Start of PROVIDED INFORMATION

==> config.mk <==
export PLATFORM = sky130hd
export DESIGN_NAME = im_access_controller
export DESIGN_NICKNAME = d
export VERILOG_FILES = /design/src/rtl/im_access_controller.sv
export SDC_FILE = /design/constraint.sdc
export NUM_CORES = 1
export LEC_CHECK = 0
export ABC_AREA = 1
export ABC_CLOCK_PERIOD_IN_PS = 2400
export BUFFER_PORTS_ARGS = -buffer_cell sky130_fd_sc_hd__buf_2
export CAP_MARGIN = 10
export CORE_ASPECT_RATIO = 2
export CORE_MARGIN = 5
export CORE_UTILIZATION = 47
export CTS_CLUSTER_DIAMETER = 200
export DETAILED_ROUTE_END_ITERATION = 10
export PLACE_DENSITY = 0.95
export RECOVER_POWER = 25
export SYNTH_ARGS = -nofsm -noshare
export SYNTH_HDL_FRONTEND = slang
export SYNTH_SLANG_ARGS = --single-unit
==> constraint.sdc <==
create_clock -name CLK -period 2.4 [get_ports CLK]
set_input_delay 0.48 -clock CLK [delete_from_list [all_inputs] [get_ports CLK]]
set_output_delay 0.48 -clock CLK [all_outputs]
set_load 0.01 [all_outputs]
==> src/rtl/im_access_controller.sv <==
// Single-port instruction memory arbiter: serves fetch reads and sequences
// burst program loads, stalling fetch while a load owns the port.
module im_access_controller #(
    parameter int ADDR_W = 10,
    parameter int DATA_W = 32,
    parameter int DEPTH  = 1024
) (
    input  logic              CLK,
    input  logic              RST,
    input  logic              fetch_req,
    input  logic [ADDR_W-1:0] fetch_addr,
    output logic              fetch_valid,
    output logic [DATA_W-1:0] fetch_instr,
    output logic              stall,
    input  logic              load_start,
    input  logic [ADDR_W-1:0] load_base,
    input  logic [ADDR_W:0]   load_count,
    input  logic              load_valid,
    input  logic [DATA_W-1:0] load_data,
    output logic              load_ready,
    output logic              load_busy,
    output logic              load_done,
    output logic              mem_we,
    output logic [ADDR_W-1:0] mem_addr,
    output logic [DATA_W-1:0] mem_data,
    input  logic [DATA_W-1:0] mem_q
);

    typedef enum logic [1:0] {
        S_IDLE,
        S_LOAD,
        S_DONE
    } state_t;

    localparam logic [ADDR_W:0] DEPTH_C = (ADDR_W + 1)'(DEPTH);
    localparam logic [ADDR_W:0] ONE_C   = (ADDR_W + 1)'(1);

    state_t              state_q, state_d;
    logic [ADDR_W-1:0]   ptr_q, ptr_d;
    logic [ADDR_W:0]     rem_q, rem_d;
    logic                fetch_valid_q, fetch_valid_d;
    logic [DATA_W-1:0]   fetch_instr_q, fetch_instr_d;

    always_comb begin
        state_d       = state_q;
        ptr_d         = ptr_q;
        rem_d         = rem_q;
        fetch_valid_d = 1'b0;
        fetch_instr_d = fetch_instr_q;
        mem_we        = 1'b0;
        mem_addr      = fetch_addr;
        mem_data      = '0;
        load_ready    = 1'b0;
        load_busy     = 1'b0;
        load_done     = 1'b0;
        stall         = load_start | (state_q != S_IDLE);

        case (state_q)
            S_IDLE: begin
                // A load request wins the port; the coincident fetch is dropped.
                if (load_start) begin
                    ptr_d   = load_base;
                    rem_d   = (load_count > DEPTH_C) ? DEPTH_C : load_count;
                    state_d = (load_count == '0) ? S_DONE : S_LOAD;
                end else if (fetch_req) begin
                    fetch_valid_d = 1'b1;
                    fetch_instr_d = mem_q;
                end
            end
            S_LOAD: begin
                load_busy  = 1'b1;
                load_ready = 1'b1;
                mem_addr   = ptr_q;
                mem_data   = load_data;
                mem_we     = load_valid;
                if (load_valid) begin
                    ptr_d = ptr_q + ADDR_W'(1);
                    rem_d = rem_q - ONE_C;
                    if (rem_q == ONE_C) begin
                        state_d = S_DONE;
                    end
                end
            end
            S_DONE: begin
                load_busy = 1'b1;
                load_done = 1'b1;
                state_d   = S_IDLE;
            end
            default: begin
                state_d = S_IDLE;
            end
        endcase
    end

    always_ff @(posedge CLK) begin
        if (RST) begin
            state_q       <= S_IDLE;
            ptr_q         <= '0;
            rem_q         <= '0;
            fetch_valid_q <= 1'b0;
            fetch_instr_q <= '0;
        end else begin
            state_q       <= state_d;
            ptr_q         <= ptr_d;
            rem_q         <= rem_d;
            fetch_valid_q <= fetch_valid_d;
            fetch_instr_q <= fetch_instr_d;
        end
    end

    assign fetch_valid = fetch_valid_q;
    assign fetch_instr = fetch_instr_q;

endmodule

End of PROVIDED INFORMATION

- TASK BRIEF:
Where a line of the listing contains "begin", count it; your answer must be only the resulting number.

- RESULT OF THIS TASK:
12